Figure 6. Robust reactivation of HIV-1 LTR by dCas9-SAM/msgRNAs but not SAHA in TZM-bI and CHME5 cells.

(a–c) The dCas9-VPH stable TZM-bI cells were treated with SAHA or infected with indicated msgRNA lentivirus for 2–4 d before luminescence reporter assay (a) and CellTiter-Glo^® luminescent cell viability assay (b). Relative reactivation change was normalized by cell viability (c). (d–g) The dCas9-VPH stable CHME5 cells were treated with SAHA or infected with indicated msgRNA lentivirus for 4 d before EGFP flow cytometry for reactivation efficiency (d), total (e) and individual (f) fluorescent intensity and survival cell number (g). All data represent mean ± SEM of 3–4 independent experiments. *p < 0.05 and **p < 0.01 indicate statistical significance by ANOVA and FLSD test as compared with corresponding vehicle control or LTR-zero control.

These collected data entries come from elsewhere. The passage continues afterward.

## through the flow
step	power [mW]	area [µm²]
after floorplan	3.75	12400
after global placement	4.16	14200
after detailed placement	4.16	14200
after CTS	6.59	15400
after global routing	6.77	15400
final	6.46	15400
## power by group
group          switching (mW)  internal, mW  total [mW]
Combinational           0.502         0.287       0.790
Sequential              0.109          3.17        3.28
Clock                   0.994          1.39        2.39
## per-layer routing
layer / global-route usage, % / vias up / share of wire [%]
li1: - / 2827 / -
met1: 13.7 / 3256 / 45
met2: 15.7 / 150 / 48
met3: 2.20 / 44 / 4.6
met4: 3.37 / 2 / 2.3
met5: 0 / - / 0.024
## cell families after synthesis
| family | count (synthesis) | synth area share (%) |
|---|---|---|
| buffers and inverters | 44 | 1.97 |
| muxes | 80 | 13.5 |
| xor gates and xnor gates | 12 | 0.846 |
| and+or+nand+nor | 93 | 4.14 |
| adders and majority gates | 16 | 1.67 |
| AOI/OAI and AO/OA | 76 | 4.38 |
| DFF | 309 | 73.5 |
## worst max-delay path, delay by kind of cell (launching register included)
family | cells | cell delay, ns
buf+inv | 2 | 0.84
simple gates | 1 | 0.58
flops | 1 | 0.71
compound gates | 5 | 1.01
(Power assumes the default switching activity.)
<file path="src/rtl/dma_lane_sequencer.sv">
// Packs a valid/ready stream of lane payloads into DMA port words for the lane
// demultiplexer, one frame of up to NUM_LANES lanes per start command.
module dma_lane_sequencer #(
    parameter int NUM_LANES = 18,
    parameter int PAY_W     = 25,
    parameter int IDX_W     = 5
) (
    input  logic             clk,
    input  logic             rst,
    input  logic             start,
    input  logic [IDX_W-1:0] lane_count,
    input  logic             abort,
    input  logic             s_valid,
    input  logic [PAY_W-1:0] s_data,
    output logic             s_ready,
    output logic [31:0]      DMAport,
    output logic             dma_valid,
    output logic             busy,
    output logic             frame_done,
    output logic [15:0]      frame_cnt
);

    typedef enum logic [1:0] {
        IDLE   = 2'd0,
        STREAM = 2'd1,
        DONE   = 2'd2
    } state_t;

    // Index 31 addresses no lane, so the demultiplexer ignores this word.
    localparam logic [31:0]      IDLE_WORD = 32'h0000_001F;
    localparam logic [IDX_W-1:0] FULL_CNT  = IDX_W'(NUM_LANES);
    localparam logic [IDX_W-1:0] IDX_ONE   = IDX_W'(1);

    state_t           state_r;
    state_t           state_nxt_s;
    logic [IDX_W-1:0] cnt_r;
    logic [IDX_W-1:0] idx_r;
    logic             xfer_s;
    logic             first_s;
    logic             last_s;
    logic [31:0]      word_s;

    function automatic logic [IDX_W-1:0] clamp_count(input logic [IDX_W-1:0] req);
        if ((req == {IDX_W{1'b0}}) || (req > FULL_CNT)) begin
            return FULL_CNT;
        end else begin
            return req;
        end
    endfunction

    assign first_s = (idx_r == {IDX_W{1'b0}});
    assign last_s  = (idx_r == (cnt_r - IDX_ONE));
    assign word_s  = {s_data, last_s, first_s, idx_r};

    // Next-state decode plus the combinational handshake/status outputs.
    always_comb begin
        state_nxt_s = state_r;
        s_ready     = 1'b0;
        busy        = 1'b0;
        case (state_r)
            IDLE: begin
                if (start) begin
                    state_nxt_s = STREAM;
                end else begin
                    state_nxt_s = IDLE;
                end
            end
            STREAM: begin
                busy    = 1'b1;
                s_ready = !abort;
                if (abort) begin
                    state_nxt_s = IDLE;
                end else if (s_valid && last_s) begin
                    state_nxt_s = DONE;
                end else begin
                    state_nxt_s = STREAM;
                end
            end
            DONE: begin
                busy        = 1'b1;
                state_nxt_s = IDLE;
            end
            default: begin
                state_nxt_s = IDLE;
            end
        endcase
        xfer_s = s_valid && s_ready;
    end

    // State, frame bookkeeping and the registered DMA word.
    always_ff @(posedge clk) begin
        if (rst) begin
            state_r    <= IDLE;
            cnt_r      <= FULL_CNT;
            idx_r      <= {IDX_W{1'b0}};
            DMAport    <= IDLE_WORD;
            dma_valid  <= 1'b0;
            frame_done <= 1'b0;
            frame_cnt  <= 16'd0;
        end else begin
            state_r <= state_nxt_s;
            if ((state_r == IDLE) && start) begin
                cnt_r <= clamp_count(lane_count);
                idx_r <= {IDX_W{1'b0}};
            end else if (xfer_s && !last_s) begin
                idx_r <= idx_r + IDX_ONE;
            end
            if (xfer_s) begin
                DMAport   <= word_s;
                dma_valid <= 1'b1;
            end else begin
                DMAport   <= IDLE_WORD;
                dma_valid <= 1'b0;
            end
            frame_done <= (state_nxt_s == DONE);
            if (state_r == DONE) begin
                frame_cnt <= frame_cnt + 16'd1;
            end
        end
    end

endmodule

</file>
<file path="config.mk">
export PLATFORM = sky130hd
export DESIGN_NAME = p405s_dtlb_dsrefillctl
export DESIGN_NICKNAME = d
export VERILOG_FILES = /design/src/rtl/p405s_dtlb_dsrefillctl.sv
export SDC_FILE = /design/constraint.sdc
export NUM_CORES = 1
export LEC_CHECK = 0
export ABC_AREA = 0
export BUFFER_PORTS_ARGS = -buffer_cell sky130_fd_sc_hd__buf_2
export CORE_UTILIZATION = 57
export DETAILED_ROUTE_END_ITERATION = 7
export GPL_ROUTABILITY_DRIVEN = 0
export HOLD_SLACK_MARGIN = 0.06
export PLACE_DENSITY = 0.86
export SLEW_MARGIN = 20
export SYNTH_ARGS = -nofsm -noshare
export SYNTH_HDL_FRONTEND = slang
export SYNTH_SLANG_ARGS = --single-unit
</file>
<file path="constraint.sdc">
create_clock -name CB -period 5 [get_ports CB]
set_input_delay 1 -clock CB [delete_from_list [all_inputs] [get_ports CB]]
set_output_delay 1 -clock CB [all_outputs]
set_load 0.02 [all_outputs]
</file>
<file path="src/rtl/p405s_dtlb_dsrefillctl.sv">
// Data-side shadow TLB refill / invalidate sequencer.
// A data-side lookup that hits no shadow word is a miss. On a miss the
// sequencer requests a translation from the UTLB, picks a victim word and
// strobes that word for one load cycle. It keeps a valid bit per word and
// broadcasts invalidate on context-synchronising requests. All outputs come
// from registers, except victimIdx while idle, which shows the live candidate.
module p405s_dtlb_dsrefillctl #(
  parameter int NUM_WORDS = 4,
  parameter int IDX_W     = 2
) (
  input  logic                 CB,
  input  logic                 Reset_N,
  input  logic                 dsLookupVal,
  input  logic [NUM_WORDS-1:0] wordHit,
  input  logic                 invalidateReq,
  input  logic                 utlbAck,
  input  logic                 utlbFault,
  output logic                 utlbReq,
  output logic                 dsHold,
  output logic [NUM_WORDS-1:0] WordSel_N,
  output logic                 rdNotWrt,
  output logic                 invalidate,
  output logic                 dsFault,
  output logic                 multiHit,
  output logic [IDX_W-1:0]     victimIdx
);

  typedef enum logic [2:0] {
    S_IDLE,
    S_REQ,
    S_LOAD,
    S_RETRY,
    S_INVAL
  } state_t;

  state_t               state;
  state_t               state_nxt;
  logic [NUM_WORDS-1:0] valid;
  logic [IDX_W-1:0]     rr;
  logic [IDX_W-1:0]     rr_inc;
  logic [IDX_W-1:0]     victim;
  logic [IDX_W-1:0]     cand;
  logic                 miss;
  logic                 multi;

  // A lookup with no hit at all. It only matters while idle.
  assign miss  = dsLookupVal & ~|wordHit;
  // Two or more words claiming the same EA is an array consistency error.
  assign multi = dsLookupVal & ($countones(wordHit) > 1);

  // Round-robin pointer advance. It wraps explicitly, so the pointer never
  // reaches an unused index when NUM_WORDS is not a power of two.
  assign rr_inc = (rr == IDX_W'(NUM_WORDS - 1)) ? '0 : rr + 1'b1;

  // Victim candidate: the lowest-index empty word, or the round-robin word
  // when every word is valid.
  always_comb begin
    // NOTE: every variable assigned in always_comb gets a default first, so
    // no path through the block leaves it holding its old value (a latch).
    cand = rr;
    for (int i = NUM_WORDS - 1; i >= 0; i--) begin
      if (!valid[i]) cand = IDX_W'(i);
    end
  end

  // Next-state rules. An invalidate request overrides everything else. A
  // UTLB fault wins over a simultaneous ack.
  always_comb begin
    state_nxt = state;
    if (invalidateReq) begin
      state_nxt = S_INVAL;
    end else begin
      case (state)
        S_IDLE:  if (miss) state_nxt = S_REQ;
        S_REQ: begin
          if (utlbFault)    state_nxt = S_IDLE;
          else if (utlbAck) state_nxt = S_LOAD;
        end
        S_LOAD:  state_nxt = S_RETRY;
        S_RETRY: state_nxt = S_IDLE;
        S_INVAL: state_nxt = S_IDLE;
        default: state_nxt = S_IDLE;
      endcase
    end
  end

  // State, word bookkeeping, and registered outputs decoded from the next state.
  always_ff @(posedge CB or negedge Reset_N) begin
    if (!Reset_N) begin
      state      <= S_IDLE;
      valid      <= '0;
      rr         <= '0;
      victim     <= '0;
      utlbReq    <= 1'b0;
      dsHold     <= 1'b0;
      WordSel_N  <= '1;
      rdNotWrt   <= 1'b1;
      invalidate <= 1'b0;
      dsFault    <= 1'b0;
      multiHit   <= 1'b0;
    end else begin
      // NOTE: clocked state uses non-blocking assignments only. Every
      // right-hand side then reads the value from before this edge, which
      // is what the hardware flops do.
      state <= state_nxt;

      case (state)
        // Freeze the victim when a miss is accepted. An invalidate in the
        // same cycle cancels the miss.
        S_IDLE: if (miss && !invalidateReq) victim <= cand;
        // The load always completes, even when an invalidate follows.
        S_LOAD: begin
          valid[victim] <= 1'b1;
          if (victim == rr) rr <= rr_inc;
        end
        S_INVAL: begin
          valid <= '0;
          rr    <= '0;
        end
        default: ;
      endcase

      utlbReq    <= (state_nxt == S_REQ);
      dsHold     <= (state_nxt != S_IDLE);
      rdNotWrt   <= (state_nxt != S_LOAD);
      invalidate <= (state_nxt == S_INVAL);
      WordSel_N  <= (state_nxt == S_LOAD) ? ~(NUM_WORDS'(1) << victim) : '1;
      dsFault    <= (state == S_REQ) && utlbFault && !invalidateReq;
      multiHit   <= multi;
    end
  end

  // While idle, show the word a miss would pick this cycle. Otherwise show
  // the word that was frozen for the refill in flight.
  assign victimIdx = (state == S_IDLE) ? cand : victim;

endmodule

</file>
# Word-level counts from Yosys, hierarchy flattened
# Index checks and enable logic that the tools add are counted.
# totals
elab_cells,62
out_inout_bits,12
register_bits,21
input_bits,10
# op_classes
add_sub_neg,4
n_reduce_logical,12
shifts,1
n_eq_ne,10
mux,17
bitwise,4
magnitude_cmp,3
# ops
operator,count
2-bit two-way mux,7
3-bit two-way mux,4
3-bit one-hot mux with 3 select lines,1
4-bit one-hot mux with 2 select lines,1
3-bit by 1-bit equality test with 1-bit output (second input constant),2
3-bit by 2-bit equality test with 1-bit output (second input constant),2
3-bit equality test (second input constant),2
1-bit by 1-bit adder with 2-bit output,2
1-bit logical AND,4
4-bit two-way mux,1
4-bit NOT,1
4-bit bitwise OR,1
2-bit one-hot mux with 2 select lines,1
2-bit AND reduction,2
4-bit OR reduction,1
1-bit by 2-bit left shift with 4-bit output (first input constant),1
2-bit by 2-bit adder with 3-bit output,1
3-bit by 1-bit greater-than comparator with 1-bit output (second input constant),1
3-bit zero test,1
2-bit by 3-bit < comparator with 1-bit output (second input constant),1
3-bit by 2-bit inequality test with 1-bit output (second input constant),1
3-bit nonzero test,1
2-bit by 1-bit adder with 2-bit output (second input constant),1
1-bit AND,2
8 further kinds,9

# Depth between registers and ports, before layout
# Gate-level depths: netlist of run 1.
# logic_depth
word_depth,8
mapped_depth,5
mapped_depth_nobuf,5

# Least setup slack after synthesis of run 1
# No wires, ideal clock.
# synth_timing
path_type,register to output
startpoint,reg state[0]
endpoint,out victimIdx[0]
t_required_ps,4000
path_slack_ps,2478
arrival_ps,1522
stages_incl_launch_ff,5
path_buffers,2
path_cell_list,dfrtp_1 > buf_6 > or3_4 > buf_6 > o31ai_1
# synth_via
elab_chain_cells,2
# synth_rtl
item,line,rtl
from (decl),36,state_t state;
from (signal assigned),105,state <= state_nxt;
3-bit zero test,135,assign victimIdx = (state == S_IDLE) ? cand : victim;
2-bit two-way mux,135,
to (decl),25,output logic [IDX_W-1:0] victimIdx
# No other way between the ends.

# Worst setup path after layout of run 1
# layout_timing
startpoint,reg state[1]
endpoint,out victimIdx[0]
# Same word-level chain as after synthesis.

==> results.toml, run 1 <==
[clock_tree]
cts_hold_buf = 0
clk_pin_slew_ns = 0.10
cts_buffers = 3
clk_path_buf_depth = 2
cts_setup_buffers = 0
cts_resized = 0
insertion_delay_ns = 0.31
cts_max_level = 1
root_buffer = "clkbuf_4"
cts_tree = "yes"
clock_sinks = 21

[route]
drt-total-wl_um = 1955
wl_per_cell_um = 13.77
drtAntennaViolNets = 0
via_per_inst = 5.866
via_count = 833
dr.pass1.iters = 4
drc = 0
first_iter_violations = 21

[timing]
period_needed_ns = 2.743
tightest_slew_ns = 0.4448
hold_violations = 0
finalMaxSlewViolations = 0
rsz0062_at_grt = "no"
setup_slack_ns = 2.257
max_freq_mhz = 364.6
relSlewSlack = 0.7035
setup_tns_ns = 0
fin_worst_skew_ns = 0.007146
fin_crit_sh = 0.5486
setup_viol = 0

[worst_setup_path]
crit_type = "register to primary output"
required_ns = 4.00
cp_max_fo = 15
crit_arrival_ns = 1.74
cp-start-kind = "register"
worstSetupEndpointType = "primary output"
rr_worst_depth = 3

[synthesis]
avgSynthCellArea_um2 = 10.74
yosysMostFrequentCell = "dfrtp_1"
syn_nets = 113
async_reset_ff_frac = 1.000
ys_seq_area_frac = 0.4953
synth_cell_type_count = 41
ys_ff_latch = 21
synth_commonest_cells = "dfrtp_1, clkbuf_1, inv_1, nand2_1"
synth_edf_count = 0
synth.top_cell.area_share = 0.3730
yosys_warnings = 0
synthCells = 100
synth_flop_cell = "dfrtp_1"
synth_area_leader_cell = "dfrtp_1"
synthTopCellsByArea = "dfrtp_1, dfstp_2, a22o_1"
synth_area_um2 = 1074

[layout]
final_nets = 131
drive_gt1_frac = 0.2991
insertedDiodeCount = 0
fillers = 145
area_growth_syn_to_layout_pct = 11.07
multi_input_comb_area_um2 = 474.2
ff_latch_area_um2 = 531.8

[grt]
grt_first_pass_wirelength_um = 3243
grt_use_total = 0.2284
grt_antenna_before_repair = 0
grt_overflow = 0
grt_max_degree = 22
grt_pass1_vias = 754

[power_and_ir_drop]
ir_drop_mv = 0.2183
pwr-share-seq = 0.617
powerDensity_nw_per_um2 = 244.0
switching_share = 0.2585
p_leak_nw = 0.5683
p_int_mw = 0.2157
power.share.combinational = 0.110
power_mw = 0.2910
p_switching_mw = 0.07523
p_clk_frac = 0.273

[floorplanning]
die_h_um = 45.40
fp.dieW_um = 45.40
die-area_um2 = 2061
ios = 22
core_um2 = 1745
rows = 15
start_util = 0.6151

[status]
status = "completed"

[hold_path]
hp-class = "register to register"
whs_path_depth = 2

[place]
dp_slack_ns = 2.593
io_buffers = 21
dp_hpwl_um = 1469

[run]
maxCapViolCount = 0
[cells by family (layout without fill, tap and decap cells)]
kind of cell    after synthesis  count (layout)  synth area share
buf+inv                      14              31           0.06293
fa+ha+maj                     3               3           0.04196
simple gates                 37              37            0.2203
compound gates               22              22            0.1539
flops                        21              21            0.4953
xor+xnor                      2               2           0.01632
mux                           1               1          0.009324
[final timing paths]
kind                                end  startpoint  slack (ns)
min                            valid[2]    valid[2]        0.55
max in group asynchronous  WordSel_N[1]     Reset_N        4.05
min reg2reg                    valid[2]    valid[2]        0.55
max reg2reg                       rr[1]    state[1]        3.21
min in group asynchronous    invalidate     Reset_N        0.62
max                        victimIdx[0]    state[1]        2.26
[critical path: stages, from the launching register on]
cell and delay (ns):
dfrtp_1 0.54, or3_4 0.47, o31ai_1 0.23, buf_2 0.21
[final cells by class]
type	instances	share of cell area
inverters	6	0.01889
flip-flops and latches	21	0.4460
multi-input cells	65	0.3977
clock buffers	3	0.01889
clock inverters	1	0.004197
repair buffers	21	0.08814
well taps	25	0.02623
[power by group through the flow]
| stage | Clock [mW] | Combinational, mW | Sequential, mW |
|---|---|---|---|
| after floorplan | 0 | 0.0217 | 0.180 |
| after global placement | 0 | 0.0310 | 0.182 |
| after detailed placement | 0 | 0.0323 | 0.182 |
| after CTS | 0.0822 | 0.0323 | 0.179 |
| after global routing | 0.0891 | 0.0359 | 0.180 |
| final | 0.0793 | 0.0321 | 0.180 |
[registers in the layout (all words and copies together) (netlist names)]
signal and count:
utlbReq 1, state 3, rr 2, dsHold 1
victim 2, dsFault 1, rdNotWrt 1, valid 4
multiHit 1, invalidate 1, WordSel_N 4
[metrics by stage]
stage | hold WS [ns] | utilization | instances | area (µm²)
2_1_floorplan | 0.4802 | - | 100 | 1074
3_3_place_gp | 0.5069 | 0.6674 | 138 | 1165
3_5_place_dp | 0.5095 | 0.6674 | 138 | 1165
4_1_cts | 0.5365 | 0.6832 | 142 | 1192
5_1_grt | 0.5884 | 0.6832 | 142 | 1192
6_report | 0.5473 | 0.6832 | 142 | 1192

Figure 7. Overview of the dCas9-VPH SAM system using MS2-mediated sgRNA to direct multiple activators to the enhancer region of the HIV-1 promoter and reactivate viral protein expression in HIV-1 latent cells, which further induce suicide death and/or trigger host immune response to kill HIV-1 latent cells.